Israel-Hamas War: Some Hostages Released, Situation Remains Dire


Image courtesy of Wikimedia Commons

By Patrick D. Lewis

After over six weeks of fighting between the State of Israel and Hamas in the Gaza Strip, both sides announced they had agreed to a four-day “humanitarian pause” that began on November 23. This pause was extended by two more days on November 27 and extended again on November 30.

Under the initial conditions of the ceasefire, Hamas agreed to release at least 50 of the more than 200 hostages being held captive in Gaza, mainly releasing Israeli women and children, in exchange for 150 Palestinian women and children Israel was holding prisoner. Israel agreed to a no-fly zone over southern Gaza for the duration of the pause. Israel also agreed to allow convoys of trucks carrying humanitarian aid into Gaza. Qatar mediated the negotiations that led to the truce with assistance from US diplomatic officials.

Hamas released 13 Israeli hostages on November 24. Israel released several dozen Palestinian prisoners in exchange. After initial delays on Hamas’ part, 13 more hostages were released on November 25, 14 on November 26, 11 on November 27, 10 on November 28, and 10 on November 29. In addition to the 71 Israeli hostages, at least 27 foreign citizens (from Russia, Thailand, and the Philippines) were also released in separate deals.

American officials, including President Joe Biden, said they did not know if Americans would be among the remaining hostages to be freed, although one dual citizen Israeli-American, a 4-year old girl, was released on November 26.

Israeli officials indicated that they were open to extending the truce if Hamas continued to release at least 10 hostages per day, something that Hamas indicated it may be willing to do. Qatar officials announced the extension of the ceasefire on November 27. The Biden Administration has been very vocal in supporting and working towards a continued ceasefire.

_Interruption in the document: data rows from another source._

<file path="config.mk">
export PLATFORM = sky130hd
export DESIGN_NAME = instruction_fetch
export DESIGN_NICKNAME = d
export VERILOG_FILES = /design/src/rtl/instruction_fetch.sv
export SDC_FILE = /design/constraint.sdc
export NUM_CORES = 1
export LEC_CHECK = 0
export CAP_MARGIN = 10
export CORE_MARGIN = 2
export CORE_UTILIZATION = 46
export DETAILED_ROUTE_END_ITERATION = 10
export PLACE_DENSITY = 0.77
export SYNTH_ARGS = -nofsm -noshare
export SYNTH_HDL_FRONTEND = slang
export SYNTH_SLANG_ARGS = --single-unit
</file>
<file path="constraint.sdc">
create_clock -name clk -period 2 [get_ports clk]
set_input_delay 0.4 -clock clk [delete_from_list [all_inputs] [get_ports clk]]
set_output_delay 0.4 -clock clk [all_outputs]
set_load 0.005 [all_outputs]
</file>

The freed hostages were handed over to the Red Cross by Hamas and were then transported to hospitals by military escort. The Red Cross has also been largely responsible for coordinating the entry of humanitarian aid into Gaza under the terms of the ceasefire; over 2700 trucks have entered the war torn area since the fighting stopped. The United States military is also providing aid via airlifts into Egypt.

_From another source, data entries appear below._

$ cat config.mk
export PLATFORM = sky130hd
export DESIGN_NAME = ibex_mem_responder
export DESIGN_NICKNAME = d
export VERILOG_FILES = /design/src/rtl/ibex_mem_responder.sv
export SDC_FILE = /design/constraint.sdc
export NUM_CORES = 2
export LEC_CHECK = 0
export BUFFER_PORTS_ARGS = -buffer_cell sky130_fd_sc_hd__buf_2
export CORE_UTILIZATION = 60
export CTS_CLUSTER_DIAMETER = 40
export DETAILED_ROUTE_END_ITERATION = 8
export PLACE_DENSITY_LB_ADDON = 0.3
export RECOVER_POWER = 25
export SLEW_MARGIN = 0
export SYNTH_ARGS = -nofsm -noshare
export SYNTH_HDL_FRONTEND = slang
export SYNTH_SLANG_ARGS = --single-unit
$ cat constraint.sdc
create_clock -name clk_i -period 3.9 [get_ports clk_i]
set_clock_uncertainty 0.15 [all_clocks]
set_input_delay 0.585 -clock clk_i [delete_from_list [all_inputs] [get_ports clk_i]]
set_output_delay 0.585 -clock clk_i [all_outputs]
set_load 0.01 [all_outputs]
$ cat src/rtl/ibex_mem_responder.sv
// Bounded-latency OBI-style memory slave for one Ibex port: stall inputs are turned into legal
// gnt/rvalid timing with guaranteed progress, backed by a zero-initialised word memory.
module ibex_mem_responder #(
  parameter int unsigned MEM_WORDS       = 64,
  parameter int unsigned MAX_OUTSTANDING = 2,
  parameter int unsigned MAX_GNT_STALL   = 3,
  parameter int unsigned MAX_RSP_STALL   = 3
) (
  input  logic        clk_i,
  input  logic        rst_ni,
  input  logic        req_i,
  input  logic [31:0] addr_i,
  input  logic        we_i,
  input  logic [3:0]  be_i,
  input  logic [31:0] wdata_i,
  output logic        gnt_o,
  output logic        rvalid_o,
  output logic [31:0] rdata_o,
  output logic        err_o,
  input  logic        stall_gnt_i,
  input  logic        stall_rsp_i,
  output logic [2:0]  outstanding_o,
  output logic        protocol_err_o
);

  localparam int unsigned IDX_W = (MEM_WORDS > 1) ? $clog2(MEM_WORDS) : 1;
  localparam int unsigned PTR_W = (MAX_OUTSTANDING > 1) ? $clog2(MAX_OUTSTANDING) : 1;
  localparam int unsigned GCW   = $clog2(MAX_GNT_STALL + 2);
  localparam int unsigned RCW   = $clog2(MAX_RSP_STALL + 2);

  function automatic logic [PTR_W-1:0] ptr_inc(input logic [PTR_W-1:0] p);
    if (p == PTR_W'(MAX_OUTSTANDING - 1)) begin
      return PTR_W'(0);
    end else begin
      return p + PTR_W'(1);
    end
  endfunction

  logic [31:0]                mem_q [MEM_WORDS];
  logic [31:0]                fifo_rdata_q [MAX_OUTSTANDING];
  logic [MAX_OUTSTANDING-1:0] fifo_err_q;
  logic [PTR_W-1:0]           rd_ptr_q, rd_ptr_d, wr_ptr_q, wr_ptr_d;
  logic [2:0]                 cnt_q, cnt_d;
  logic [GCW-1:0]             gnt_stall_q, gnt_stall_d;
  logic [RCW-1:0]             rsp_stall_q, rsp_stall_d;
  logic                       rvalid_q, err_q;
  logic [31:0]                rdata_q;
  logic                       pend_q, we_q, perr_q;
  logic [31:0]                addr_q, wdata_q;
  logic [3:0]                 be_q;

  logic             in_range_s, push_s, fifo_empty_s, fifo_full_s;
  logic             head_valid_s, rsp_fire_s, pop_s, wr_s, viol_s;
  logic             push_err_s, head_err_s;
  logic [IDX_W-1:0] idx_s;
  logic [31:0]      push_rdata_s, head_rdata_s;

  assign in_range_s   = (addr_i[31:2] < 30'(MEM_WORDS));
  assign idx_s        = addr_i[IDX_W+1:2];
  assign fifo_empty_s = (cnt_q == 3'd0);
  assign fifo_full_s  = (cnt_q >= 3'(MAX_OUTSTANDING));
  assign gnt_o        = rst_ni & req_i & ~fifo_full_s &
                        (~stall_gnt_i | (gnt_stall_q == GCW'(MAX_GNT_STALL)));
  assign push_s       = req_i & gnt_o;
  assign push_err_s   = ~in_range_s;
  assign push_rdata_s = (in_range_s & ~we_i) ? mem_q[idx_s] : 32'h0;

  // An empty FIFO lets the entry being granted respond at this edge (latency 1).
  assign head_valid_s = ~fifo_empty_s | push_s;
  assign head_rdata_s = fifo_empty_s ? push_rdata_s : fifo_rdata_q[rd_ptr_q];
  assign head_err_s   = fifo_empty_s ? push_err_s : fifo_err_q[rd_ptr_q];
  assign rsp_fire_s   = head_valid_s & (~stall_rsp_i | (rsp_stall_q == RCW'(MAX_RSP_STALL)));
  assign pop_s        = rsp_fire_s & ~fifo_empty_s;
  assign wr_s         = push_s & ~(fifo_empty_s & rsp_fire_s);

  assign viol_s = pend_q & (~req_i | (addr_i != addr_q) | (we_i != we_q) |
                            (be_i != be_q) | (wdata_i != wdata_q));

  assign rvalid_o       = rvalid_q;
  assign rdata_o        = rdata_q;
  assign err_o          = err_q;
  assign outstanding_o  = cnt_q;
  assign protocol_err_o = perr_q;

  always_comb begin
    gnt_stall_d = gnt_stall_q;
    rsp_stall_d = rsp_stall_q;
    rd_ptr_d    = rd_ptr_q;
    wr_ptr_d    = wr_ptr_q;
    cnt_d       = cnt_q + {2'b00, wr_s} - {2'b00, pop_s};
    if (~req_i | gnt_o) begin
      gnt_stall_d = GCW'(0);
    end else if (~fifo_full_s & (gnt_stall_q != GCW'(MAX_GNT_STALL))) begin
      gnt_stall_d = gnt_stall_q + GCW'(1);
    end else begin
      gnt_stall_d = gnt_stall_q;
    end
    if (rsp_fire_s) begin
      rsp_stall_d = RCW'(0);
    end else if (head_valid_s & (rsp_stall_q != RCW'(MAX_RSP_STALL))) begin
      rsp_stall_d = rsp_stall_q + RCW'(1);
    end else begin
      rsp_stall_d = rsp_stall_q;
    end
    if (wr_s) begin
      wr_ptr_d = ptr_inc(wr_ptr_q);
    end else begin
      wr_ptr_d = wr_ptr_q;
    end
    if (pop_s) begin
      rd_ptr_d = ptr_inc(rd_ptr_q);
    end else begin
      rd_ptr_d = rd_ptr_q;
    end
  end

  always_ff @(posedge clk_i or negedge rst_ni) begin
    if (!rst_ni) begin
      for (int i = 0; i < int'(MEM_WORDS); i++) begin
        mem_q[i] <= 32'h0;
      end
    end else if (push_s & we_i & in_range_s) begin
      for (int b = 0; b < 4; b++) begin
        if (be_i[b]) begin
          mem_q[idx_s][8*b +: 8] <= wdata_i[8*b +: 8];
        end
      end
    end
  end

  always_ff @(posedge clk_i or negedge rst_ni) begin
    if (!rst_ni) begin
      for (int i = 0; i < int'(MAX_OUTSTANDING); i++) begin
        fifo_rdata_q[i] <= 32'h0;
      end
      fifo_err_q <= '0;
    end else if (wr_s) begin
      fifo_rdata_q[wr_ptr_q] <= push_rdata_s;
      fifo_err_q[wr_ptr_q]   <= push_err_s;
    end
  end

  always_ff @(posedge clk_i or negedge rst_ni) begin
    if (!rst_ni) begin
      rd_ptr_q    <= PTR_W'(0);
      wr_ptr_q    <= PTR_W'(0);
      cnt_q       <= 3'd0;
      gnt_stall_q <= GCW'(0);
      rsp_stall_q <= RCW'(0);
      rvalid_q    <= 1'b0;
      rdata_q     <= 32'h0;
      err_q       <= 1'b0;
      pend_q      <= 1'b0;
      addr_q      <= 32'h0;
      wdata_q     <= 32'h0;
      we_q        <= 1'b0;
      be_q        <= 4'h0;
      perr_q      <= 1'b0;
    end else begin
      rd_ptr_q    <= rd_ptr_d;
      wr_ptr_q    <= wr_ptr_d;
      cnt_q       <= cnt_d;
      gnt_stall_q <= gnt_stall_d;
      rsp_stall_q <= rsp_stall_d;
      rvalid_q    <= rsp_fire_s;
      rdata_q     <= rsp_fire_s ? head_rdata_s : 32'h0;
      err_q       <= rsp_fire_s & head_err_s;
      pend_q      <= req_i & ~gnt_o;
      addr_q      <= addr_i;
      wdata_q     <= wdata_i;
      we_q        <= we_i;
      be_q        <= be_i;
      perr_q      <= perr_q | viol_s;
    end
  end

endmodule

**After elaboration in Yosys (flattened, before gate mapping)**

Cells that the tools add are included.

- Flip-flop bits (word level): 2230

- Add/subtract/negate cells: 6
- $lt $le $gt $ge: 10
- Bitwise gates (word level): 37
- Mux-type cells: 43
- Equality and inequality tests: 8
- Reduce and logical (&&, ||, !) cells: 6

Operators with widths:

| kind | count |
|---|---|
| 2048-bit two-way mux | 7 |
| 2048-bit bitwise mux | 4 |
| 32-bit demux with 6-bit select | 4 |
| 32-bit two-way mux | 10 |
| 32-bit binary-select mux with 6-bit select | 1 |
| 64-bit bitwise mux | 1 |
| 32-bit != test | 2 |
| 32-bit demux with 1-bit select | 1 |
| 30-bit by 7-bit < comparator with 1-bit output (second input constant) | 1 |
| 24-bit two-way mux | 1 |
| 1-bit bitwise AND | 16 |
| 16-bit two-way mux | 1 |
| 3-bit two-way mux | 4 |
| 1-bit inverter | 9 |
| 1-bit OR | 9 |
| 8-bit two-way mux | 1 |
| 7-bit greater-or-equal comparator (second input constant) | 1 |
| 7-bit by 1-bit < comparator with 1-bit output (second input constant) | 1 |
| 6-bit inverter with 7-bit output | 1 |
| 3-bit by 1-bit adder with 3-bit output (second input constant) | 2 |
| 3-bit by 2-bit == test with 1-bit output (second input constant) | 2 |
| 1-bit two-way mux | 6 |
| 3-bit by 2-bit != test with 1-bit output (second input constant) | 2 |
| 2-bit greater-or-equal comparator (second input constant) | 2 |
| other kinds (15) | 21 |

**Logic depth before layout (Yosys ltp)**

- Word-level depth: 16
- Mapped depth: 12
- Depth with buffers taken out: 10

**Worst setup path after synthesis**

No wires, ideal clock.

- Kind: input port to flip-flop
- Start: input port addr_i[16]
- End: register mem_q[1023] (netlist name)
- Path buffers: 2
- Stages on the path: 8
- Arrival: 2.408 ns
- Slack: 1.214 ns
- Path through: nor4_1 > nand4_1 > nor2_1 > and4_1 > buf_6 > buf_8 > nand2_2 > mux2_1

- Word-level cells in the longest chain between the ends: 2

Ends and longest elaborated chain:

| item | RTL line | text |
|---|---|---|
| start: declaration | 12 | `input logic [31:0] addr_i,` |
| 30-bit by 7-bit < comparator with 1-bit output | 58 | `assign in_range_s = (addr_i[31:2] < 30'(MEM_WORDS));` |
| 1-bit bitwise AND | 122 | `end else if (push_s & we_i & in_range_s) begin` |
| end signal: indexed assignment | 125 | `mem_q[idx_s][8*b +: 8] <= wdata_i[8*b +: 8];` |
| end: declaration | 39 | `logic [31:0] mem_q [MEM_WORDS];` |

Every way passes these cells.
A chain may end at the register's enable or synchronous reset.

**Worst setup path after layout**

- Start: input port addr_i[5]
- End: register mem_q[696] (netlist name)

- Word-level cells in the longest chain between the ends: 13
- Elaborated cells on any way between the ends: 22
- Classes of those cells: order compare: 3; mux: 16; bitwise: 2; reduce/logical: 1

Ends and longest elaborated chain:

| item | RTL line | text |
|---|---|---|
| 6-bit inverter with 7-bit output (implied by the code) | 125 |  |
| 32-bit demux with 6-bit select | 125 |  |
| 2048-bit bitwise mux | 125 |  |
| 2048-bit two-way mux | 124 | `if (be_i[b]) begin` |
| 2048-bit two-way mux | 122 |  |
| 2048-bit bitwise mux | 125 |  |
| 2048-bit two-way mux | 124 |  |
| 2048-bit two-way mux | 122 |  |
| 2048-bit bitwise mux | 125 |  |
| 2048-bit two-way mux | 124 |  |
| 2048-bit two-way mux | 122 |  |
| 2048-bit bitwise mux | 125 |  |
| 2048-bit two-way mux | 124 |  |

Several ways; a longest one is shown, not always the timed one. The select of a mux whose other input is x is not followed.

==> reports/metrics.yaml <==
cp.required_ns: 4.55
worst-path-max-fanout: 16
path_class: "in2reg"
grt_use_total_pct: 40.7
gp_congestion: 0.994
async_flop_share_pct: 100
slowest_stage: "nor2_1"
ios: 113
synth_top_area_share_pct: 54.8
die-area_sq_mm: 0.171
crit_chain: "dlygate4sd3_1 > clkbuf_1 > buf_4 > nand3b_1 > buf_4 > nor2_1 > buf_4 > nand2_2 > mux2_2"
synthFlopType: "dfrtp_1"
port_buffers: 112
crit_path_end_kind: "flip-flop"
cts_setup_buffers: 0
setup_viol: 0
syn-cell-area_sq_mm: 0.102
core_region_area_sq_mm: 0.168
cts_buffer_depth: 4
routed_wl_um: 349000
nets: 7783
cts_resized: 0
timing.final.crit_share_pct: 98.4
cts_buffers: 304
p_per_area_mw_per_mm2: 470
synthesis.nets: 7457
cts_sinks: 2230
yosysWarnings: 0
drt-wirelength-per-cell_um: 34.4
yosysTopAreaCell: "dfrtp_1"
grt_max_degree: 188
path_clk_slew_ns: 0.06
crit_arrival_ns: 4.49
grt_pass1_wl_um: 508000
violations: "capacitance limit, slew limit"
yosysUniqueCellTypes: 86
status: "finished, violations left"
holdWs_ns: 0.0318
drive_gt1_share_pct: 45.6
worstMarginPinSlew_ns: 4.00
die_w_um: 414
tritoncts: "yes"
max_freq_ghz: 0.260
power.static_leakage_nw: 57.7
cts_root_buffer: "clkbuf_16"
initial_core_util_pct: 60.7
slowest_delay_ns: 0.89
vias: 70900
ys_seq_area_share_pct: 54.8
crit_path_frequent_cell: "buf_4"
placed_cell_area_sq_mm: 0.107
tns_ns: 0
antenna_found_initial: 15
syn_inst: 7375
final_area_sq_mm: 0.117
detail-route-antenna-nets: 0
dp_hpwl_um: 227000
synth_edf_count: 0
syn_to_final_growth_pct: 14.7
htree_levels: 5
start_kind: "input port"
drt_pre_antenna_iters: 8
die_h_um: 414
ys_ff_latch: 2230
fin_crit_ns: 3.84
dr.first_iter.drc_count: 8841
fillCellCount: 11300
rsz0062_at_grt: "no"
overflow: 0
avgSynthCellArea_sq_um: 13.8
clk_latency_ns: 0.94
max_cap_violations: 34
core.rowCount: 150
remaining_drc_errors: 0
hold_violations: 0
hold_class: "in2reg"
drv_slew: 2033
peakVddDrop_v: 0.000457
via_per_inst: 7.00
maxSlewHeadroom_pct: -167
grt_pass1_vias: 72800
synth_area_leaders: "dfrtp_1 (55%), mux2_2 (24%), mux4_2 (3.1%)"
==> Yosys cell counts, drive strengths merged (17+ instances only) <==
cell type,n
a211oi,46
a21oi,114
a221oi,28
a22oi,68
a2bb2oi,17
buf,253
clkbuf,324
dfrtp,2230
inv,37
mux2,2221
mux2i,211
mux4,142
nand2,416
nand2b,18
nand3,29
nand4,28
nor2,168
nor2b,38
nor3,18
nor4,26
o21ai,144
o221ai,152
o22a,44
o22ai,268
o31ai,30
xnor2,49
xor2,18
==> metrics by stage <==
| stage | power, W | utilization, % | std cells | setup slack, ns |
|---|---|---|---|---|
| after floorplan | 0.0255 | - | 7375 | 1.21 |
| final | 0.0549 | 69.6 | 10100 | 0.0610 |
| after detailed placement | 0.0275 | 63.5 | 9551 | 0.0694 |
| after global routing | 0.0560 | 69.6 | 10100 | 0.172 |
| after global placement | 0.0274 | 63.5 | 9551 | -0.0183 |
| after CTS | 0.0548 | 69.8 | 10100 | 0.555 |
==> per-layer routing <==
| layer | wire length, um | global-route usage [%] | up-vias |
|---|---|---|---|
| met3 | 44000 | 14.4 | 1396 |
| li1 | - | - | 28100 |
| met5 | 195 | 0.583 | - |
| met4 | 29100 | 28.2 | 14 |
| met2 | 149000 | 58.4 | 4454 |
| met1 | 127000 | 51.7 | 36900 |
==> where the power goes <==
part           switching (W)  total (W)  internal, W
logic                0.00281    0.00385      0.00104
registers           0.000129     0.0234       0.0233
clock network         0.0107     0.0276       0.0170
==> cell families after synthesis <==
logic type / after synthesis / synth area share (%)
and+or+nand+nor: 838 / 4.45
buffers and inverters: 614 / 3.15
AOI/OAI and AO/OA: 1044 / 7.17
DFF: 2230 / 54.8
adders and majority gates: 8 / 0.106
xor gates and xnor gates: 67 / 0.576
muxes: 2574 / 29.8
==> area by class of cell <==
cell class	instances	area, sq um	area share [%]
sequential	2230	55800	47.8
multi-input combinational	4531	43000	36.8
clock buffer	371	8230	7.04
timing repair buffer	597	5150	4.41
tap	2204	2760	2.36
clock inverter	150	1770	1.52
inverter	37	148	0.126
antenna	8	20.0	0.0171
==> state kept, by name (all words and copies together), names as in the netlist, 3 cells and up <==
signal,count
be_q,4
mem_q,2048
addr_q,32
wdata_q,32
rdata_o,32
outstanding_o,3
rsp_stall_q,3
fifo_rdata_q,64
gnt_stall_q,3
==> critical path, delay by kind of cell <==
kind / cells / cell delay [ns]
buffers and inverters: 5 / 2.09
and+or+nand+nor: 3 / 1.41
muxes: 1 / 0.38
==> timing repair <==
action	CTS	global route
hold endpoints to repair	722	0
hold buffers	48	0
setup endpoints to repair	0	0
==> final timing paths <==
path,end,from,slack [ns],depth (start not counted)
hold reg to reg,fifo_rdata_q[56],fifo_rdata_q[56],0.32,2
min in group asynchronous,mem_q[1481],rst_ni,0.22,3
setup reg to reg,mem_q[1764],outstanding_o[1],0.16,9
setup / recovery,mem_q[696],addr_i[5],0.06,9
max in group asynchronous,mem_q[1494],rst_ni,0.55,4
hold / removal,addr_q[3],addr_i[3],0.03,2
==> cells in the final DEF, fill, tap and decap left out, types with 26 or more instances in the layout <==
cell and instances:
clkbuf_1 117, mux4_2 142, a21oi_1 114, nor2b_1 34, o21ai_0 144, nand2_1 173
clkbuf_16 311, dlygate4sd3_1 47, mux2i_1 211, clkinvlp_4 35, a221oi_1 28, o221ai_1 151
o31ai_1 30, bufinv_16 28, mux2_2 2203, xnor2_1 49, dfrtp_1 2229, nor2_1 153
inv_1 34, clkinv_2 35, nand4_1 28, buf_4 328, inv_6 28, buf_2 57
o22ai_1 268, nor4_1 26, a211oi_1 46, o22a_1 44, a22oi_1 68, buf_12 78
nand2_2 241
Note: power is estimated with default switching activity, not from simulation.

Although the only combatants named in the ceasefire agreement were Israel and Hamas, reports from the Washington-based Institute for the Study of War say that little fighting was reported during the ceasefire between Israel and the various militias and terror groups allied to and supported by Hamas. Organizations like Hezbollah have been trading artillery and rocket attacks in other parts of Israel since the war began on October 7. However, one armed clash did occur between Hamas and Israel on November 28 and multiple incidents were reported at the Israel-Lebanon border.

In the days prior to the truce, fierce fighting raged in Gaza with particular attention focused on the Al-Shifa Hospital, Gaza’s largest. Israeli special forces raided the hospital, which was sheltering over 7,000 injured and displaced people, after purportedly discovering extensive Hamas command infrastructure in and below the facility. Hamas denies using the hospital to house military personnel or supplies. The director of Al-Shifa Hospital, Dr. Muhammad Abu Salamiya, was arrested by the Israel Defense Forces (IDF) and remains in custody. 

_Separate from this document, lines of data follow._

`src/rtl/if_stage_pkg.sv`:
```
// Shared constants and types for the instruction-fetch stage.
// Covers the NOP bubble, fetch FSM encoding and prefetch entry layout.
package if_stage_pkg;

    localparam int DATA_WIDTH = 32;
    localparam logic [DATA_WIDTH-1:0] NOP_INSTR = 32'h0000_0013;

    typedef enum logic [1:0] {
        IF_IDLE = 2'd0,
        IF_REQ  = 2'd1,
        IF_WAIT = 2'd2
    } if_state_e;

    typedef struct packed {
        logic [DATA_WIDTH-1:0] pc;
        logic [DATA_WIDTH-1:0] instr;
    } fetch_entry_t;

    function automatic logic [DATA_WIDTH-1:0] word_align(input logic [DATA_WIDTH-1:0] addr);
        return addr & ~32'h3;
    endfunction

endpackage

```
`src/rtl/if_prefetch_fifo.sv`:
```
// Small circular prefetch buffer of {pc, instr} entries.
// The head is readable combinationally so a pop lands in IF/ID the same cycle.
module if_prefetch_fifo
    import if_stage_pkg::*;
#(
    parameter  int DEPTH = 2,
    localparam int CNT_W = $clog2(DEPTH + 1)
) (
    input  logic             clk,
    input  logic             rst,
    input  logic             push_i,
    input  logic             pop_i,
    input  logic             flush_i,
    input  fetch_entry_t     wdata_i,
    output fetch_entry_t     rdata_o,
    output logic [CNT_W-1:0] count_o,
    output logic             empty_o
);

    localparam int PTR_W = (DEPTH > 1) ? $clog2(DEPTH) : 1;

    fetch_entry_t     mem_q [DEPTH];
    logic [PTR_W-1:0] rd_ptr_q;
    logic [PTR_W-1:0] wr_ptr_q;
    logic [CNT_W-1:0] count_q;
    logic             full;
    logic             do_push;
    logic             do_pop;

    assign full    = (count_q == CNT_W'(DEPTH));
    assign empty_o = (count_q == '0);
    assign do_pop  = pop_i && !empty_o;
    // A full buffer still accepts a write when the head leaves in the same cycle.
    assign do_push = push_i && (!full || do_pop);
    assign rdata_o = mem_q[rd_ptr_q];
    assign count_o = count_q;

    always_ff @(posedge clk) begin
        if (do_push && !flush_i) begin
            mem_q[wr_ptr_q] <= wdata_i;
        end
    end

    always_ff @(posedge clk) begin
        if (rst || flush_i) begin
            rd_ptr_q <= '0;
            wr_ptr_q <= '0;
            count_q  <= '0;
        end else begin
            if (do_push) begin
                wr_ptr_q <= wr_ptr_q + 1'b1;
            end
            if (do_pop) begin
                rd_ptr_q <= rd_ptr_q + 1'b1;
            end
            count_q <= count_q + CNT_W'(do_push) - CNT_W'(do_pop);
        end
    end

endmodule

```
`src/rtl/if_stage.sv`:
```
// Instruction fetch: owns the fetch PC, talks req/gnt/rvalid to program memory,
// buffers words in a prefetch FIFO and feeds decode one instruction per cycle.
module if_stage
    import if_stage_pkg::*;
#(
    parameter logic [31:0] BOOT_ADDR  = 32'h0000_0000,
    parameter int          FIFO_DEPTH = 2
) (
    input  logic        clk,
    input  logic        rst,
    output logic        instr_req_o,
    output logic [31:0] instr_addr_o,
    input  logic        instr_gnt_i,
    input  logic        instr_rvalid_i,
    input  logic [31:0] instr_rdata_i,
    input  logic        brj_i,
    input  logic [31:0] brj_pc_i,
    input  logic        stall_i,
    input  logic        stall_general_i,
    output logic [31:0] d_instruction_o,
    output logic [31:0] d_pc_o,
    output logic [31:0] d_pc4_o
);

    localparam int CNT_W = $clog2(FIFO_DEPTH + 1);

    if_state_e    state_q;
    logic [31:0]  fetch_pc_q;
    logic [31:0]  req_pc_q;
    logic         discard_q;
    logic [31:0]  d_instr_q, d_instr_d;
    logic [31:0]  d_pc_q, d_pc_d;
    logic [31:0]  d_pc4_q, d_pc4_d;

    logic         redirect;
    logic         pop_ok;
    logic         rvalid_ok;
    logic         bypass;
    logic         granted;
    logic         fifo_push;
    logic         fifo_pop;
    logic         fifo_empty;
    logic         room;
    logic [CNT_W-1:0] fifo_count;
    logic [CNT_W:0]   count_after;
    fetch_entry_t fifo_head;
    fetch_entry_t fifo_wdata;
    logic [31:0]  brj_target;

    assign brj_target = word_align(brj_pc_i);
    assign redirect   = brj_i && !stall_general_i;
    assign pop_ok     = !stall_general_i && !brj_i && !stall_i;
    assign rvalid_ok  = (state_q == IF_WAIT) && instr_rvalid_i && !discard_q;
    assign bypass     = rvalid_ok && fifo_empty && pop_ok;
    assign fifo_push  = rvalid_ok && !redirect && !bypass;
    assign fifo_pop   = pop_ok && !fifo_empty;

    // A redirect withdraws a pending request combinationally so no stale grant can occur.
    assign instr_req_o  = (state_q == IF_REQ) && !redirect;
    assign instr_addr_o = fetch_pc_q;
    assign granted      = instr_req_o && instr_gnt_i;

    assign count_after = redirect ? '0
                       : {1'b0, fifo_count} + (CNT_W+1)'(fifo_push) - (CNT_W+1)'(fifo_pop);
    assign room        = (count_after < (CNT_W+1)'(FIFO_DEPTH));

    assign fifo_wdata.pc    = req_pc_q;
    assign fifo_wdata.instr = instr_rdata_i;

    if_prefetch_fifo #(
        .DEPTH (FIFO_DEPTH)
    ) u_fifo (
        .clk     (clk),
        .rst     (rst),
        .push_i  (fifo_push),
        .pop_i   (fifo_pop),
        .flush_i (redirect),
        .wdata_i (fifo_wdata),
        .rdata_o (fifo_head),
        .count_o (fifo_count),
        .empty_o (fifo_empty)
    );

    always_ff @(posedge clk) begin
        if (rst) begin
            state_q    <= IF_IDLE;
            fetch_pc_q <= BOOT_ADDR;
            req_pc_q   <= BOOT_ADDR;
            discard_q  <= 1'b0;
        end else begin
            if (redirect) begin
                fetch_pc_q <= brj_target;
            end else if (granted) begin
                fetch_pc_q <= fetch_pc_q + 32'd4;
            end
            if (granted) begin
                req_pc_q <= fetch_pc_q;
            end
            unique case (state_q)
                IF_IDLE: begin
                    if (room) state_q <= IF_REQ;
                end
                IF_REQ: begin
                    if (redirect)         state_q <= IF_IDLE;
                    else if (instr_gnt_i) state_q <= IF_WAIT;
                end
                IF_WAIT: begin
                    if (instr_rvalid_i) begin
                        discard_q <= 1'b0;
                        state_q   <= room ? IF_REQ : IF_IDLE;
                    end else if (redirect) begin
                        // Response for the old path is still in flight; drop it on arrival.
                        discard_q <= 1'b1;
                    end
                end
                default: state_q <= IF_IDLE;
            endcase
        end
    end

    always_comb begin
        d_instr_d = d_instr_q;
        d_pc_d    = d_pc_q;
        d_pc4_d   = d_pc4_q;
        if (!stall_general_i) begin
            if (brj_i) begin
                d_instr_d = NOP_INSTR;
                d_pc_d    = brj_target - 32'd4;
                d_pc4_d   = brj_target;
            end else if (!stall_i) begin
                if (!fifo_empty) begin
                    d_instr_d = fifo_head.instr;
                    d_pc_d    = fifo_head.pc;
                    d_pc4_d   = fifo_head.pc + 32'd4;
                end else if (bypass) begin
                    d_instr_d = instr_rdata_i;
                    d_pc_d    = req_pc_q;
                    d_pc4_d   = req_pc_q + 32'd4;
                end else begin
                    d_instr_d = NOP_INSTR;
                end
            end
        end
    end

    always_ff @(posedge clk) begin
        if (rst) begin
            d_instr_q <= NOP_INSTR;
            d_pc_q    <= BOOT_ADDR;
            d_pc4_q   <= BOOT_ADDR + 32'd4;
        end else begin
            d_instr_q <= d_instr_d;
            d_pc_q    <= d_pc_d;
            d_pc4_q   <= d_pc4_d;
        end
    end

    assign d_instruction_o = d_instr_q;
    assign d_pc_o          = d_pc_q;
    assign d_pc4_o         = d_pc4_q;

endmodule

```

Israeli forces had been continuing successful but bloody drives into towns and cities in Gaza at the same time as the widely-reported Al-Shifa raid. Gaza City, the most densely-populated area of the Gaza Strip, remains largely under Hamas control. Before the ceasefire began, IDF troops had been slowly advancing on the metropolis from the south, west, and north, likely in an attempt to encircle it and begin a slowly-tightening siege operation. 

Image courtesy of Institute for the Study of War and AEI’s Critical Threats Project.

The humanitarian toll in Gaza, aside from the hostage situation, is disturbing. In Israel, an estimated 1,200 people were killed and over 5,000 more were wounded in the Hamas attacks, according to the Associated Press. In Gaza, the United Nations says over 13,000, over 5,000 of them children, are dead and tens of thousands more injured as a result of the fighting. As a comparison, on November 21 the UN reported that 10,000 civilians had been killed in the over-20 months of war in Ukraine.
The disturbing number of civilian casualties continues to cause blowback for Israel, ranging from a warning from newly-appointed UK foreign secretary David Cameron to harsh condemnation from the United Nations, Amnesty International, and pro-Hamas nations like Iran. Most nations, though, are expressing increased hope for a more long-term solution given the ceasefire and hostage releases.